───── INFORMATION ─────

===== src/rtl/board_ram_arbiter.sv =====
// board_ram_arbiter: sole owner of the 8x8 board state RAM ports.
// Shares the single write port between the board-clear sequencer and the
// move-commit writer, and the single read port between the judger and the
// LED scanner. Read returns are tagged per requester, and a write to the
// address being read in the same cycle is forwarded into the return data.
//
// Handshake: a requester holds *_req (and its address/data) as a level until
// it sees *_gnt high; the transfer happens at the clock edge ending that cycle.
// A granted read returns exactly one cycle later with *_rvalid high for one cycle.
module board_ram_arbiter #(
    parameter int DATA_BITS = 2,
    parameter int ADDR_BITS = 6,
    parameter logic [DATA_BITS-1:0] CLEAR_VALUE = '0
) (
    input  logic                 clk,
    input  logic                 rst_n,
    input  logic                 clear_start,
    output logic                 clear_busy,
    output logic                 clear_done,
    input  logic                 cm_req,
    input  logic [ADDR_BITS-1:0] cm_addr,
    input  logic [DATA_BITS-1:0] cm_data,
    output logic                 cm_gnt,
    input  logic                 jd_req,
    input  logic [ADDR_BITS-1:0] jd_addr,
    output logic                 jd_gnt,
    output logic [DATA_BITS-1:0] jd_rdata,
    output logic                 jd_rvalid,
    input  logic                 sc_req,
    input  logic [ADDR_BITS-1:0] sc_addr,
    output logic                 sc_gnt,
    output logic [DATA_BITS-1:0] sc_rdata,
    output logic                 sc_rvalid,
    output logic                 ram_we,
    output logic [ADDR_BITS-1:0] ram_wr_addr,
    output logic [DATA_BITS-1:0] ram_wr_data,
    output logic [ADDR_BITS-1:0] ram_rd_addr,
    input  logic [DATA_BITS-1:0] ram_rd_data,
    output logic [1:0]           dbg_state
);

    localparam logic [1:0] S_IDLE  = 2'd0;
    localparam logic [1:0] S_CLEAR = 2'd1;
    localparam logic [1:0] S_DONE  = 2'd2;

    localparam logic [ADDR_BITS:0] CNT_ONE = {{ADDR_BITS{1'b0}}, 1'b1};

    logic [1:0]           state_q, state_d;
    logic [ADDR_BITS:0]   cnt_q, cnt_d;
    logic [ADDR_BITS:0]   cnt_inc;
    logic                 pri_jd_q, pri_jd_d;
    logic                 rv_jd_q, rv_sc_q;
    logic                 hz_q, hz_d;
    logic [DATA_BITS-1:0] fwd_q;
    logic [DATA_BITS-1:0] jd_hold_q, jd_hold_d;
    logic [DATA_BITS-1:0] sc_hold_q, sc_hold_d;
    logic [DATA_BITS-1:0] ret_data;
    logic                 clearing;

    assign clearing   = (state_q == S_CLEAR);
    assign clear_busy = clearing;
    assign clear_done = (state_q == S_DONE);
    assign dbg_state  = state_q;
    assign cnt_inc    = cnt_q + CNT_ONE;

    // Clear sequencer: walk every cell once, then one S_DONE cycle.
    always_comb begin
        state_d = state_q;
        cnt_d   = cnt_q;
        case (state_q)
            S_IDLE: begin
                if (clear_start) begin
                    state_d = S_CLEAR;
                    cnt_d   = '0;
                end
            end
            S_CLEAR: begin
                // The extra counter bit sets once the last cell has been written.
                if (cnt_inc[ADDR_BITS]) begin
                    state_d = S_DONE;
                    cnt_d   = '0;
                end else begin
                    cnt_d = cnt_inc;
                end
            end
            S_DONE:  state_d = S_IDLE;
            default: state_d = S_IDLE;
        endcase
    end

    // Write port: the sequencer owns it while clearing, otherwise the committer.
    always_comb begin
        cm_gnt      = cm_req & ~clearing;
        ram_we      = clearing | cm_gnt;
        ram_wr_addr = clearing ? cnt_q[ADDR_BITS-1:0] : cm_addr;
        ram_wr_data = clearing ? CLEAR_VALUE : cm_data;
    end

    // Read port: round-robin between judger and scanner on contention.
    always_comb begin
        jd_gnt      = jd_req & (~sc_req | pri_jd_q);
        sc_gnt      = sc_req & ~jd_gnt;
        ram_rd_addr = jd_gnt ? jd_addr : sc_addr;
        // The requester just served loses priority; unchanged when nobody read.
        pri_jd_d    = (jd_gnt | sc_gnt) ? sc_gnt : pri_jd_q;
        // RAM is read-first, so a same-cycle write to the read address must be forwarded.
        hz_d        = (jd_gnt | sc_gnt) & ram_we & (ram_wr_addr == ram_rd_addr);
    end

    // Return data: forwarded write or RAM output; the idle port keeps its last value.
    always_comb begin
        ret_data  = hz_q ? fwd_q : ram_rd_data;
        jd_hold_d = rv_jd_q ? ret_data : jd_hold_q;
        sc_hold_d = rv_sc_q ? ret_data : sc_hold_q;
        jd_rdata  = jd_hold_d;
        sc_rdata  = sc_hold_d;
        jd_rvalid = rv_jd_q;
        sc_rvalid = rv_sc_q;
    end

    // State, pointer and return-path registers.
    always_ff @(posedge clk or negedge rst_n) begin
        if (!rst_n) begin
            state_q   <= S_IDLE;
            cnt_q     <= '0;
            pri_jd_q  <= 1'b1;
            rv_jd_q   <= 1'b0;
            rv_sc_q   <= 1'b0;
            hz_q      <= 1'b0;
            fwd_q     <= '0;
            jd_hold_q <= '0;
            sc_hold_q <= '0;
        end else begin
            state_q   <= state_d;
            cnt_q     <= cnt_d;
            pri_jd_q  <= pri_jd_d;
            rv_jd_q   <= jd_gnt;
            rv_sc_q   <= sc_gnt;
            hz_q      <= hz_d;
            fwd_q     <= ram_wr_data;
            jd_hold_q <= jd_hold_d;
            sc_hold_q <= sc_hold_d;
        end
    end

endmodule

─────

-- GOAL OF THE EXERCISE --
Reproduce the material above in full, word for word.

-- WRITTEN RESPONSE --
===== src/rtl/board_ram_arbiter.sv =====
// board_ram_arbiter: sole owner of the 8x8 board state RAM ports.
// Shares the single write port between the board-clear sequencer and the
// move-commit writer, and the single read port between the judger and the
// LED scanner. Read returns are tagged per requester, and a write to the
// address being read in the same cycle is forwarded into the return data.
//
// Handshake: a requester holds *_req (and its address/data) as a level until
// it sees *_gnt high; the transfer happens at the clock edge ending that cycle.
// A granted read returns exactly one cycle later with *_rvalid high for one cycle.
module board_ram_arbiter #(
    parameter int DATA_BITS = 2,
    parameter int ADDR_BITS = 6,
    parameter logic [DATA_BITS-1:0] CLEAR_VALUE = '0
) (
    input  logic                 clk,
    input  logic                 rst_n,
    input  logic                 clear_start,
    output logic                 clear_busy,
    output logic                 clear_done,
    input  logic                 cm_req,
    input  logic [ADDR_BITS-1:0] cm_addr,
    input  logic [DATA_BITS-1:0] cm_data,
    output logic                 cm_gnt,
    input  logic                 jd_req,
    input  logic [ADDR_BITS-1:0] jd_addr,
    output logic                 jd_gnt,
    output logic [DATA_BITS-1:0] jd_rdata,
    output logic                 jd_rvalid,
    input  logic                 sc_req,
    input  logic [ADDR_BITS-1:0] sc_addr,
    output logic                 sc_gnt,
    output logic [DATA_BITS-1:0] sc_rdata,
    output logic                 sc_rvalid,
    output logic                 ram_we,
    output logic [ADDR_BITS-1:0] ram_wr_addr,
    output logic [DATA_BITS-1:0] ram_wr_data,
    output logic [ADDR_BITS-1:0] ram_rd_addr,
    input  logic [DATA_BITS-1:0] ram_rd_data,
    output logic [1:0]           dbg_state
);

    localparam logic [1:0] S_IDLE  = 2'd0;
    localparam logic [1:0] S_CLEAR = 2'd1;
    localparam logic [1:0] S_DONE  = 2'd2;

    localparam logic [ADDR_BITS:0] CNT_ONE = {{ADDR_BITS{1'b0}}, 1'b1};

    logic [1:0]           state_q, state_d;
    logic [ADDR_BITS:0]   cnt_q, cnt_d;
    logic [ADDR_BITS:0]   cnt_inc;
    logic                 pri_jd_q, pri_jd_d;
    logic                 rv_jd_q, rv_sc_q;
    logic                 hz_q, hz_d;
    logic [DATA_BITS-1:0] fwd_q;
    logic [DATA_BITS-1:0] jd_hold_q, jd_hold_d;
    logic [DATA_BITS-1:0] sc_hold_q, sc_hold_d;
    logic [DATA_BITS-1:0] ret_data;
    logic                 clearing;

    assign clearing   = (state_q == S_CLEAR);
    assign clear_busy = clearing;
    assign clear_done = (state_q == S_DONE);
    assign dbg_state  = state_q;
    assign cnt_inc    = cnt_q + CNT_ONE;

    // Clear sequencer: walk every cell once, then one S_DONE cycle.
    always_comb begin
        state_d = state_q;
        cnt_d   = cnt_q;
        case (state_q)
            S_IDLE: begin
                if (clear_start) begin
                    state_d = S_CLEAR;
                    cnt_d   = '0;
                end
            end
            S_CLEAR: begin
                // The extra counter bit sets once the last cell has been written.
                if (cnt_inc[ADDR_BITS]) begin
                    state_d = S_DONE;
                    cnt_d   = '0;
                end else begin
                    cnt_d = cnt_inc;
                end
            end
            S_DONE:  state_d = S_IDLE;
            default: state_d = S_IDLE;
        endcase
    end

    // Write port: the sequencer owns it while clearing, otherwise the committer.
    always_comb begin
        cm_gnt      = cm_req & ~clearing;
        ram_we      = clearing | cm_gnt;
        ram_wr_addr = clearing ? cnt_q[ADDR_BITS-1:0] : cm_addr;
        ram_wr_data = clearing ? CLEAR_VALUE : cm_data;
    end

    // Read port: round-robin between judger and scanner on contention.
    always_comb begin
        jd_gnt      = jd_req & (~sc_req | pri_jd_q);
        sc_gnt      = sc_req & ~jd_gnt;
        ram_rd_addr = jd_gnt ? jd_addr : sc_addr;
        // The requester just served loses priority; unchanged when nobody read.
        pri_jd_d    = (jd_gnt | sc_gnt) ? sc_gnt : pri_jd_q;
        // RAM is read-first, so a same-cycle write to the read address must be forwarded.
        hz_d        = (jd_gnt | sc_gnt) & ram_we & (ram_wr_addr == ram_rd_addr);
    end

    // Return data: forwarded write or RAM output; the idle port keeps its last value.
    always_comb begin
        ret_data  = hz_q ? fwd_q : ram_rd_data;
        jd_hold_d = rv_jd_q ? ret_data : jd_hold_q;
        sc_hold_d = rv_sc_q ? ret_data : sc_hold_q;
        jd_rdata  = jd_hold_d;
        sc_rdata  = sc_hold_d;
        jd_rvalid = rv_jd_q;
        sc_rvalid = rv_sc_q;
    end

    // State, pointer and return-path registers.
    always_ff @(posedge clk or negedge rst_n) begin
        if (!rst_n) begin
            state_q   <= S_IDLE;
            cnt_q     <= '0;
            pri_jd_q  <= 1'b1;
            rv_jd_q   <= 1'b0;
            rv_sc_q   <= 1'b0;
            hz_q      <= 1'b0;
            fwd_q     <= '0;
            jd_hold_q <= '0;
            sc_hold_q <= '0;
        end else begin
            state_q   <= state_d;
            cnt_q     <= cnt_d;
            pri_jd_q  <= pri_jd_d;
            rv_jd_q   <= jd_gnt;
            rv_sc_q   <= sc_gnt;
            hz_q      <= hz_d;
            fwd_q     <= ram_wr_data;
            jd_hold_q <= jd_hold_d;
            sc_hold_q <= sc_hold_d;
        end
    end

endmodule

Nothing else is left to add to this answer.